And from Mr. Nightingale’s book, “Upon the side of the *Cathedral* of *Granada*, you will find, even today, a chiseled name—the only citizen to be so honored on the entire face of the cathedral: José Antonio Primo de Rivera, the founder of the Falangist Party of Spain.”

One of my Spanish teachers at the excellent school in Granada, Carmen de las Cuevas, explained that many in Spain abhor the Catholic Church and/or are even anarchists due to the Church’s collaboration with Franco and his fascist reign as well as the Inquisition.

However, Granada for me is primarily related to flamenco where it flourishes today and where I have seen many fantastic performances and attended flamenco guitar classes.

Even some small alleys are named for flamenco greats; here the alley named for the great dancer Mario Maya.

I started learning to play guitar as teenager, and—like most—I wanted to play rock music, especially that of my favorite group of that time, the Youngbloods, of whom practically nobody has heard of today. I started lessons with a teacher, but he was a jazz guitarist and soon had me learning jazz chords and scales, i.e., very interesting but not what I wanted. Years later, I decided that playing a few rock music pieces could be fun, but again my teacher quickly had me learning jazz guitar, which is very complex and for which I had neither the time nor the ability.
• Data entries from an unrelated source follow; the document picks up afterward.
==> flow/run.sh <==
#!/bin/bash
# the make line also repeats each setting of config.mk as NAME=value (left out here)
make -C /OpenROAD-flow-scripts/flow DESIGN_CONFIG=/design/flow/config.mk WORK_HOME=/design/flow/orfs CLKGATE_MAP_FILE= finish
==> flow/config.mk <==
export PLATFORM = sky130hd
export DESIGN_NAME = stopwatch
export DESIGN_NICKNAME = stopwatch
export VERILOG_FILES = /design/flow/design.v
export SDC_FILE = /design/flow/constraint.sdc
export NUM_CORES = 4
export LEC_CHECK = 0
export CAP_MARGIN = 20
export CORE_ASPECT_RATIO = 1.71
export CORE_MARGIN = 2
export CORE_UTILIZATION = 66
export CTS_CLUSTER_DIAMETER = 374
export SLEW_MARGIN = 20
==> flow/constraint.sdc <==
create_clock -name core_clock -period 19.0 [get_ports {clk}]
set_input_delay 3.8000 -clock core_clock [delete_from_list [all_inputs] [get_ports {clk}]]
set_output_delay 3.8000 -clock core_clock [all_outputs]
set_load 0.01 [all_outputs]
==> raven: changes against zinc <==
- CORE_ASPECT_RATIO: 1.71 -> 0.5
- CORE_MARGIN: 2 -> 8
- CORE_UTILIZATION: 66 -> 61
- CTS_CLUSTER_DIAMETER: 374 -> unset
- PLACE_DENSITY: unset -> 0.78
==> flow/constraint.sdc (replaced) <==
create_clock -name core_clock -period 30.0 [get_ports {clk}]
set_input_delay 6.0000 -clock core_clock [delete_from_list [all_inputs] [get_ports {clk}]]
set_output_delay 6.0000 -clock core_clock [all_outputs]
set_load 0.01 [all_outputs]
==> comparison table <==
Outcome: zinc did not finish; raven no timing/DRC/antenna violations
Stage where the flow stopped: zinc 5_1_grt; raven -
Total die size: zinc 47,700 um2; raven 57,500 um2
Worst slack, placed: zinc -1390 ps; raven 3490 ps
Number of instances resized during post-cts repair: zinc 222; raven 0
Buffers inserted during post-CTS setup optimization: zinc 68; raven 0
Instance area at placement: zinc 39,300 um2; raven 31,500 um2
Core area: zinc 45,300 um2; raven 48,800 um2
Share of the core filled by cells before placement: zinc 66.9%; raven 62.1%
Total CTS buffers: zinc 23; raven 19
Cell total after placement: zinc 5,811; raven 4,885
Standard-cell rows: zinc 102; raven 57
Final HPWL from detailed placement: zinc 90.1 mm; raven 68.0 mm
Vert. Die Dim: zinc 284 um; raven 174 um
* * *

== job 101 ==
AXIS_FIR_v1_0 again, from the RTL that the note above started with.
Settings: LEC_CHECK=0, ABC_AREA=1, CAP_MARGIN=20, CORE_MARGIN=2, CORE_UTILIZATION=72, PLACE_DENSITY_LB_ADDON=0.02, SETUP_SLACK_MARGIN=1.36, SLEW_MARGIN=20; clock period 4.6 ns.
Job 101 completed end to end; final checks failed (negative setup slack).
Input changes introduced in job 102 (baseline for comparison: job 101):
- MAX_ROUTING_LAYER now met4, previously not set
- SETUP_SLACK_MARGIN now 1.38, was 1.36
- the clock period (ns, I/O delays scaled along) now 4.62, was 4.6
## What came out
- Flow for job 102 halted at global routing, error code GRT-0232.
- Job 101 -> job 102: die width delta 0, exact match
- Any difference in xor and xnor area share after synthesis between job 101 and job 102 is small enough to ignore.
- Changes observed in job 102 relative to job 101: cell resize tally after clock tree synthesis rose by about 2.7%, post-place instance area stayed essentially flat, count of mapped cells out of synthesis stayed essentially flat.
// pixel_sort_asc
module pixel_sort_asc (
	 input clk, reset, soft_rst,
	 input enable, 
	 input      [15:0] Pixel_in1, Pixel_in2, Pixel_in3, Pixel_in4 , Pixel_in5 , Pixel_in6, Pixel_in7, Pixel_in8,
	 output reg [15:0] Pixel_out1, Pixel_out2, Pixel_out3, Pixel_out4 , Pixel_out5 , Pixel_out6, Pixel_out7, Pixel_out8,    output reg valid_out
);
integer i, j;
reg [15:0] array [1:8]; 
reg [15:0] temp;
reg [15:0] in1, in2, in3, in4, in5, in6, in7, in8;
always @(posedge clk)
 begin
 if (reset)
     begin
	  in1 <= 0;
	  in2 <= 0; 
	  in3 <= 0; 
	  in4 <=	0;
	  in5 <=	0; 
	  in6 <=	0; 
	  in7 <=	0; 
	  in8 <=	0; 
	  valid_out <= 0; 
		 Pixel_out1 <= 0;
		 Pixel_out2 <= 0;
		 Pixel_out3 <= 0;
		 Pixel_out4 <= 0;
		 Pixel_out5 <= 0;
		 Pixel_out6 <= 0;
		 Pixel_out7 <= 0;
		 Pixel_out8 <= 0; 
	  end 
	  else if(soft_rst)
		 begin 
	    in1 <=  0;
		 in2 <=  0; 
	    in3 <=  0; 
	    in4 <=	0;
	    in5 <=	0; 
	    in6 <=	0; 
	    in7 <=	0; 
	    in8 <=	0; 
	    valid_out <= 0; 
		 Pixel_out1 <= 0;
		 Pixel_out2 <= 0;
		 Pixel_out3 <= 0;
		 Pixel_out4 <= 0;
		 Pixel_out5 <= 0;
		 Pixel_out6 <= 0;
		 Pixel_out7 <= 0;
		 Pixel_out8 <= 0; 
       end
		 else  if(enable)
		 begin
       valid_out <= 1;
		in1<= Pixel_in1;
		in2<= Pixel_in2; 
		in3<= Pixel_in3; 
		in4<= Pixel_in4;  
		in5<=	Pixel_in5; 
		in6<=	Pixel_in6; 
		in7<=	Pixel_in7; 
		in8<=	Pixel_in8; 
  ...
Settings: LEC_CHECK=0, CAP_MARGIN=20, CORE_MARGIN=9, CORE_UTILIZATION=58, CTS_CLUSTER_DIAMETER=179, CTS_CLUSTER_SIZE=98, SETUP_SLACK_MARGIN=-1.77, SLEW_MARGIN=20; clock period 38.0 ns.
run.sh (not shown) runs the stock make flow with config.mk's settings and CLKGATE_MAP_FILE=.
The first run finished with negative setup slack left.
== lane 1 ==
// non_restoring_divider
module non_restoring_divider #(
    parameter DATA_WIDTH = 32
) (
    input  logic                    clk_i,
    input  logic                    clk_en_i,
    input  logic                    rst_n_i,
    input  logic [DATA_WIDTH - 1:0] dividend_i,
    input  logic [DATA_WIDTH - 1:0] divisor_i,
    input  logic                    data_valid_i,
    output logic [DATA_WIDTH - 1:0] quotient_o,
    output logic [DATA_WIDTH - 1:0] remainder_o,
    output logic                    divide_by_zero_o,
    output logic                    data_valid_o,
    output logic                    idle_o
);
    localparam COUNTER_WIDTH = $clog2(DATA_WIDTH);
    typedef enum logic [1:0] {IDLE, DIVIDE, RESTORE} fsm_state_t;
    typedef struct packed {
        logic                    rem_sign;
        logic [DATA_WIDTH - 1:0] remainder;
        logic [DATA_WIDTH - 1:0] quotient;
    } result_t;
    fsm_state_t state_CRT, state_NXT;
        always_ff @(posedge clk_i) begin : state_register
  ...
Size: about 1700 cells after synthesis, roughly 140 I/O pins.
clock: 3.41 ns
lec_check: 0
abc_area: 1
cap_margin: 20
core_margin: 2
core_utilization: 68
cts_cluster_diameter: 247
cts_cluster_size: 22
setup_slack_margin: -0.34
slew_margin: 20
run.sh (not shown) runs the stock make flow with config.mk's settings and CLKGATE_MAP_FILE=.
[flow] lane 1 | stages: complete | final checks: fail | reason: setup timing
==> inputs of 03-16 <==
// usb_top_level
module usb_top_level(
    input logic clk,
    input logic n_rst,
    input logic hsel,
    input logic [3:0] haddr,
    input logic [1:0] htrans,
    input logic  [1:0] hsize,
    input logic hwrite,
    input logic [31:0] hwdata,
    output logic [31:0] hrdata,
    output logic hresp,
    output logic hready,
    output logic d_mode,
    input logic d_plus_in,
    input logic d_minus_in,
    output logic d_plus_out,
    output logic d_minus_out,
    output logic [6:0] buffer_occupancy,
    output logic get_rx_data,
    output logic [3:0] tx_packet,
    output logic tx_transfer_active
);
clock: 3.98 ns
lec_check: 0
abc_area: 1
cap_margin: 40
core_aspect_ratio: 1.22
core_margin: 2
core_utilization: 72
cts_cluster_diameter: 248
cts_cluster_size: 73
gpl_routability_driven: 1
gpl_timing_driven: 1
place_density: 0.88
setup_slack_margin: 1.11
slew_margin: 10
run.sh (not shown) runs the stock make flow with config.mk's settings and CLKGATE_MAP_FILE=.
==> 11-09 (differences from 03-16) <==
ABC_AREA = unset   (was 1)
CAP_MARGIN = 20   (was 40)
CORE_ASPECT_RATIO = unset   (was 1.22)
CORE_UTILIZATION = 53   (was 72)
CTS_CLUSTER_DIAMETER = unset   (was 248)
CTS_CLUSTER_SIZE = unset   (was 73)
GPL_ROUTABILITY_DRIVEN = unset   (was 1)
GPL_TIMING_DRIVEN = unset   (was 1)
PLACE_DENSITY = unset   (was 0.88)
SETUP_SLACK_MARGIN = unset   (was 1.11)
SLEW_MARGIN = 20   (was 10)
==> flow/constraint.sdc (replaced) <==
create_clock -name core_clock -period 6.66 [get_ports {clk}]
set_input_delay 1.3320 -clock core_clock [delete_from_list [all_inputs] [get_ports {clk}]]
set_output_delay 1.3320 -clock core_clock [all_outputs]
set_load 0.01 [all_outputs]
==> 01-24 (differences from 03-16) <==
ABC_AREA = 0   (was 1)
CORE_UTILIZATION = 34   (was 72)
CTS_CLUSTER_DIAMETER = unset   (was 248)
CTS_CLUSTER_SIZE = 72   (was 73)
GPL_TIMING_DRIVEN = 0   (was 1)
SETUP_SLACK_MARGIN = 0.2   (was 1.11)
SLEW_MARGIN = 30   (was 10)
==> flow/constraint.sdc (replaced) <==
create_clock -name core_clock -period 8.44 [get_ports {clk}]
set_input_delay 1.6880 -clock core_clock [delete_from_list [all_inputs] [get_ports {clk}]]
set_output_delay 1.6880 -clock core_clock [all_outputs]
set_load 0.01 [all_outputs]
==> comparison <==
01-24 finished clean. 03-16 stopped in 5_1_grt. 11-09 completed without violations.
In 01-24 the clock-buffer cell count is lower than in 11-09, by 14.
Of 11-09 and 01-24, 11-09 has the higher sequential power (gap 30%, measured against 01-24).
Final cell count: 01-24 is higher than 11-09 (16%).
Of 01-24 and 11-09, 01-24 has the higher die size (gap about 55%, measured against 11-09).
Non-clock buffer count: 01-24 is higher than 11-09 (369).
Core utilization: 01-24 is lower than 11-09 (20 points).
Against 11-09, the clock power of 01-24 is smaller by 14%.
Against 11-09, the setup slack of 01-24 is higher by 1000 ps.
## exp/fjord
==> flow/design.v (excerpt) <==
module router_top (
    input clock,
    input resetn,
    input packet_valid,
    input [7:0] data_in,
    input read_enb_0, read_enb_1, read_enb_2,
    output [7:0] data_out_0, data_out_1, data_out_2,
    output vld_out_0, vld_out_1, vld_out_2,
    output err,
    output busy
);
    wire [7:0] dout;
    wire [2:0] write_enb;
    wire [2:0] soft_reset;
    wire write_enb_reg;
    wire [2:0] read_enb;
    wire [2:0] empty;
    wire [2:0] full;
    wire lfd_state;
    wire detect_add;
    wire ld_state;
    wire laf_state;
    wire full_state;
    wire fifo_full;
    wire rst_int_reg;
    wire parity_done;
    wire low_packet_valid;
    assign read_enb = {read_enb_2, read_enb_1, read_enb_0};
    router_fsm FSM (.clock(clock), .resetn(resetn), .packet_valid(packet_valid), .data_in(data_in), .parity_done(parity_done), .soft_reset_0(soft_reset[0]), .soft_reset_1(soft_reset[1]), .soft_reset_2(soft_reset[2]), .fifo_full(fifo_full), .low_packet_valid(low_packet_valid), .fifo_empty_0(empty[0]), .fifo_empty_1(empty[1]), .fifo_empty_2(empty[2]), .detect_add(detect_add), .ld_state(ld_state), .laf_state(laf_state), .lfd_state(lfd_state), .full_state(full_state), .write_enb_reg(write_enb_reg), .rst_int_reg(rst_int_reg), .busy(busy));
    router_register REG (.clock(clock), .resetn(resetn), .packet_valid(packet_valid), .data_in(data_in), .fifo_full(fifo_full), .detect_add(detect_add), .ld_state(ld_state), .laf_state(laf_state), .full_state(full_state), .lfd_state(lfd_state), .rst_int_reg(rst_int_reg), .err(err), .parity_done(parity_done), .low_packet_valid(low_packet_valid), .dout(dout));
  ...
Size in the first run: ~2000 cells after synthesis, roughly 43 I/O pins, roughly 22000 sq um of cells after synthesis.
clock: 2.02 ns
lec_check: 0
abc_area: 1
cap_margin: 20
core_margin: 2
core_utilization: 72
cts_cluster_size: 31
place_density: 0.35
setup_slack_margin: 0.45
slew_margin: 20
run.sh (not shown) runs the stock make flow with config.mk's settings and CLKGATE_MAP_FILE=.
Although it ran to completion, exp/fjord produced a layout that fails the final checks because of setup timing.
Here is what was changed in the inputs of exp/raven compared with exp/fjord.
- ABC_AREA removed (was 1)
- SETUP_SLACK_MARGIN changed from 0.45 to -0.32
- PLACE_DENSITY removed (was 0.35)
- CORE_UTILIZATION changed from 72 to 57
- CTS_CLUSTER_SIZE removed (was 31)
- TNS_END_PERCENT newly set to 5
- the clock period (ns, I/O delays scaled along) changed from 2.02 to 4.58
==> comparison <==
Summary of exp/raven and exp/fjord: one run falls short of a clean finish, namely exp/fjord. Per the comparison of exp/raven with exp/fjord, peak supply drop went down 0.70 mV, fraction of area in clock buffers and inverters up 1.4 points, sequential share of cell area picked up an extra 6.5 points, post-synthesis cell count decreased 34%. Of exp/raven and exp/fjord, the lower cell count belongs to exp/raven. Looking at cell with the largest stage delay on the worst path, the sky130_fd_sc_hd__a21oi_1 result is from exp/raven; the sky130_fd_sc_hd__dfxtp_4 one comes from exp/fjord. Taking exp/fjord over exp/raven, the cell area ratio works out to 1.12. Going from exp/fjord to exp/raven, average wire per standard cell went down by 3.9%, worst hold margin fell by 0.074 ns, maximum frequency moved down, combinational power fell 86%.
Relative to exp/raven, the following input files were edited for exp/garnet:
- a change of CORE_UTILIZATION from 57 to 13
- a deleted SETUP_SLACK_MARGIN that had been -0.32
- a deleted TNS_END_PERCENT that had been 5
- a change of the clock period (ns, I/O delays scaled along) from 4.58 to 6.24
Findings:
- Summary of exp/garnet over exp/raven: power lower, leakage power figure +0.36%, placer's final routability congestion estimate shrank by 0.051.
- Between exp/garnet and exp/raven, number of buffers outside the clock class in the layout is higher for exp/raven, exp/garnet comes in under that.
- Share of the clock period used by the worst path after layout was higher in exp/raven than in exp/garnet.
For exp/amber, these inputs were changed with respect to exp/garnet:
- CELL_PAD_IN_SITES_GLOBAL_PLACEMENT newly set to 2
- CTS_CLUSTER_SIZE newly set to 96
- CORE_UTILIZATION changed from 13 to 40
- the clock period (ns, I/O delays scaled along) changed from 6.24 to 5.0
==> results <==
The overall routing resource usage in exp/amber sits 12 points above the value recorded for exp/garnet.
Compared with exp/garnet, in exp/amber final worst slack has decreased; cell area saw a decrease; floorplan utilization shows an increase of 27 points.

========
v49:
Starting RTL as in the previous note.
clock: 5.61 ns
lec_check: 0
abc_area: 1
cap_margin: 20
core_aspect_ratio: 0.57
core_margin: 3
core_utilization: 28
cts_cluster_size: 11
gpl_routability_driven: 0
min_routing_layer: met1
place_density: 0.59
setup_slack_margin: 1.15
slew_margin: 20
v49 closes out successfully: all stages finished, all timing, DRC and antenna checks passed.
Setup changes, v49 to v34
- removing MIN_ROUTING_LAYER (formerly met1)
- removing PLACE_DENSITY (formerly 0.59)
- removing SETUP_SLACK_MARGIN (formerly 1.15)
- changing CORE_UTILIZATION from 28 to 68
- changing CORE_MARGIN from 3 to 2
- removing CORE_ASPECT_RATIO (formerly 0.57)
- removing GPL_ROUTABILITY_DRIVEN (formerly 0)
- removing CTS_CLUSTER_SIZE (formerly 11)
- changing the clock period (ns, I/O delays scaled along) from 5.61 to 2.33
Results
Compared with v49, v34 shows a lower clock buffer count in the final layout.
On overall routing resource usage, the higher figure sits with v34, not v49.
[compare] base=v49 new=v34: post-layout instance area shows an increase of about 3%; total power of the final layout shows an increase of about 150%; share of cell area taken by flip-flops and latches shows a reduction of 1.5 points; setup slack shows a reduction of 2.22 ns.
In the metrics for v49 and v34, the one carrying the lower clock skew is v34.
v34 reports its cell type of the slowest stage on the worst timing path as sky130_fd_sc_hd__dfxtp_2 while v49 reports sky130_fd_sc_hd__clkdlybuf4s50_1.
Side by side, final period utilization turned out higher in v34 than in v49.
Between v49 and v34, the flow reports count of placed standard cells including taps decreasing by more than 10%.
The following lists how v36 was set up differently from v34:
- CORE_UTILIZATION: 68 -> 72
- CTS_CLUSTER_SIZE: unset -> 96
- the clock period (ns, I/O delays scaled along): 2.33 -> 1.98
### Flow results
Summary across v34 and v36: the single failing run is v36.
Min routed via count divided by cell count across v34 and v36: v34
As far as sequential cell count goes, v34 and v36 are indistinguishable; the numbers are identical.
v36 against v34: final hold slack comparable, post-cts sizing count now larger, total global routing track utilization now larger, register-to-register path setup slack now smaller.
Against v34, TritonCTS buffer count in v36 fell by a few percent.
Measured against each other, v34 and v36 differ in met1 usage in global routing, the lower figure coming from v34.
| total power after layout | v36 vs v34 | about 33% higher |
Relative to v34, number of global-route vias before repair has gone up in v36.
Changes in v19 relative to v36:
- CORE_UTILIZATION changed from 72 to 40
- ABC_AREA removed (was 1)
- CTS_CLUSTER_SIZE removed (was 96)
- the clock period (ns, I/O delays scaled along) changed from 1.98 to 2.15
Results
- Worst setup path startpoint: FIFO1.count[2] -> v36, FIFO0.count[3] -> v19
- Between v36 and v19, the core occupancy in the finished layout is higher for v36.
- Between v36 and v19, minimum setup slack after placement decreased.
- Re mux contribution to synthesized area: v36 and v19 aren't equal, and the lower value belongs to v36.
- Slowest stage cell on the critical path = sky130_fd_sc_hd__fa_2: v36; slowest stage cell on the critical path = sky130_fd_sc_hd__or4_4: v19
- Looking at cell count along the critical path across v36 and v19, the one that comes out lower is v19.
- When v19 is set beside v36, its post-layout worst setup margin turns out to be 0.042 ns larger.
- v19 completed end to end; final checks failed (setup timing).
- Sequential share of layout area for v19: 2.7 points up relative to v36
- v36 → v19: final design area excluding fillers down 1400 um2, net count of the mapped netlist moved down, clock network fraction of total power higher, maximum frequency -22 MHz.
- Post-cts resize count in v19 is 6 above v36.
diff inputs: v19 => v24
- TNS_END_PERCENT newly set to 5
- SETUP_SLACK_MARGIN newly set to -0.32
- CTS_CLUSTER_DIAMETER newly set to 338
- CORE_UTILIZATION changed from 40 to 65
- the clock period (ns, I/O delays scaled along) changed from 2.15 to 4.71
### Flow results
v24: count of buffers added by post-CTS timing repair for setup 10 below v19
Number of well-tap cells placed in v24 vs v19: down 246
Summary: with v19 as the reference, clock buffer count in the final layout in v24 moved down by a few percent.
For area occupied by multi-input gates, dividing the value from v19 by the value from v24 gives 1.06.
Cmp v19 and v24 / signed area change from the synthesized netlist to the final layout / higher: v19
As far as number of stages on the worst setup path goes, v24 and v19 are indistinguishable; the numbers are identical.
The final reports for v24 and v19 show routed wire length lower in the former.
v24 ran to completion and came out clean on the timing, DRC and antenna checks.
Sort v19 and v24 by net switching power desc -> top: v19
The required time of the critical path of v24 exceeds that of v19 by 2.51 ns.
## rev 12
// battleship
module battleship(
input wire clk,
input wire rst,  
input wire ARDUINO_A0,    
input wire ARDUINO_A1,    
input wire ARDUINO_A2,    
input wire ARDUINO_A3,    
output reg ARDUINO_IO0,   
output reg ARDUINO_IO1,   
output reg ARDUINO_IO2,   
output reg ARDUINO_IO6,   
output reg ARDUINO_IO7,   
output reg ARDUINO_IO8,   
output reg ARDUINO_IO9,   
output reg ARDUINO_IO10,  
output reg ARDUINO_IO11,  
output reg ARDUINO_A4,  
output reg ARDUINO_A5,  
output reg PMOD1_D0_P,  
output reg PMOD1_D0_N,  
output reg PMOD1_D1_P,  
output reg PMOD1_D1_N,  
output reg PMOD1_D2_P,  
output reg PMOD1_D2_N,  
output reg PMOD2_D0_P,  
output reg PMOD2_D0_N,  
output reg PMOD2_D1_P,  
output reg PMOD2_D2_P,  
output reg PMOD2_D2_N,  
output reg PMOD2_D3_P,  
output reg ARDUINO_IO3,   
output reg ARDUINO_IO4,   
output reg ARDUINO_IO5    
);
For scale: about 1500 cells after synthesis, roughly 190 flip-flops, roughly 32 I/O pins, about 0.010 mm2 of cells after synthesis.
Settings: LEC_CHECK=0, ABC_AREA=1, CAP_MARGIN=20, CORE_ASPECT_RATIO=1.53, CORE_MARGIN=2, CORE_UTILIZATION=72, CTS_CLUSTER_DIAMETER=385, CTS_CLUSTER_SIZE=98, PLACE_DENSITY=0.39, SLEW_MARGIN=20, TNS_END_PERCENT=5; clock period 2.42 ns.
run.sh (not shown) runs the stock make flow with config.mk's settings and CLKGATE_MAP_FILE=.
Rev 12 -> stages 100% | layout checks FAIL | negative setup slack
Edits applied to the flow inputs when going from rev 12 to rev 13:
- clearing TNS_END_PERCENT, which used to be 5
- clearing CORE_ASPECT_RATIO, which used to be 1.53
- swapping 2.42 for 2.82 in the clock period (ns, I/O delays scaled along)
--- outcome ---
Completing all stages was not enough for rev 13: its layout failed the final checks because of negative setup slack.
Going from rev 12 to rev 13, filler cell count in the final layout climbed 83, overall power moved down, total global-route track usage fell 3.6 points, cell count went down 39.

---

== run 1 ==
battleship again, from the RTL that the note above started with.
==> flow/design.v (excerpt) <==
module battleship(
input wire clk,
input wire rst,  
input wire ARDUINO_A0,    
input wire ARDUINO_A1,    
input wire ARDUINO_A2,    
input wire ARDUINO_A3,    
output reg ARDUINO_IO0,   
output reg ARDUINO_IO1,   
output reg ARDUINO_IO2,   
output reg ARDUINO_IO6,   
output reg ARDUINO_IO7,   
output reg ARDUINO_IO8,   
output reg ARDUINO_IO9,   
output reg ARDUINO_IO10,  
output reg ARDUINO_IO11,  
output reg ARDUINO_A4,  
output reg ARDUINO_A5,  
output reg PMOD1_D0_P,  
output reg PMOD1_D0_N,  
output reg PMOD1_D1_P,  
output reg PMOD1_D1_N,  
output reg PMOD1_D2_P,  
output reg PMOD1_D2_N,  
output reg PMOD2_D0_P,  
output reg PMOD2_D0_N,  
output reg PMOD2_D1_P,  
output reg PMOD2_D2_P,  
output reg PMOD2_D2_N,  
output reg PMOD2_D3_P,  
output reg ARDUINO_IO3,   
output reg ARDUINO_IO4,   
output reg ARDUINO_IO5    
);
make LEC_CHECK=0 ABC_AREA=1 CAP_MARGIN=20 CELL_PAD_IN_SITES_GLOBAL_PLACEMENT=3 CORE_ASPECT_RATIO=0.83 CORE_MARGIN=7 CORE_UTILIZATION=42 GPL_ROUTABILITY_DRIVEN=0 GPL_TIMING_DRIVEN=0 MIN_ROUTING_LAYER=met1 PLACE_DENSITY=0.4 SLEW_MARGIN=35 TNS_END_PERCENT=35 finish   # period 4.3 ns
The log for run 1 ends in global placement without I/O (3_1_place_gp_skip_io) with error GPL-0301, so the run never completed.
--- input diff run 1..run 2 ---
==> flow/config.mk <==
export PLATFORM = sky130hd
export DESIGN_NAME = battleship
export DESIGN_NICKNAME = battleship
export VERILOG_FILES = /design/flow/design.v
export SDC_FILE = /design/flow/constraint.sdc
export NUM_CORES = 4
export LEC_CHECK = 0
export CAP_MARGIN = 20
export CELL_PAD_IN_SITES_GLOBAL_PLACEMENT = 3
export CORE_MARGIN = 2
export CORE_UTILIZATION = 40
export GPL_TIMING_DRIVEN = 0
export SLEW_MARGIN = 35
==> flow/constraint.sdc <==
create_clock -name core_clock -period 5.0 [get_ports {clk}]
set_input_delay 1.0000 -clock core_clock [delete_from_list [all_inputs] [get_ports {clk}]]
set_output_delay 1.0000 -clock core_clock [all_outputs]
set_load 0.01 [all_outputs]
## What came out
Of run 2 and run 1, the run reporting the higher area reported by Yosys stat was run 1.
Compared with run 1, run 2 shows net count after synthesis lower by 344.
Run 2 completed every stage of the flow, and the final layout passed the timing, DRC and antenna checks.
[run 2 vs run 1] adder-cell share of the synthesized area: higher in run 2
[run 2] floorplan row count rose 7.7% relative to run 1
In college, I started learning classical guitar and only played that and the lute for many years. I played in Renaissance and Medieval music group, the highlight being once when Renaissance costumes were made for us and we accompanied Tudor singers from the music college when they performed for a few Christmas dinners. I was fortunate to attend two concerts each by Andres Segovia and Julian Bream, perhaps the two greatest classical guitarists of the 20th century. Segovia first learned to play guitar from a flamenco guitarist and even performed at the Concurso de cante jondo, in Granada in 1922. He was quite a fan, liked playing sequiriyas and greatly admired one of the most renowned singers in the history of flamenco, La Niña de los Peines. However, Segovia later derided modern flamenco guitarists such as Paco de Lucia, saying that their playing was not flamenco, that they had lost touch with “real” flamenco music.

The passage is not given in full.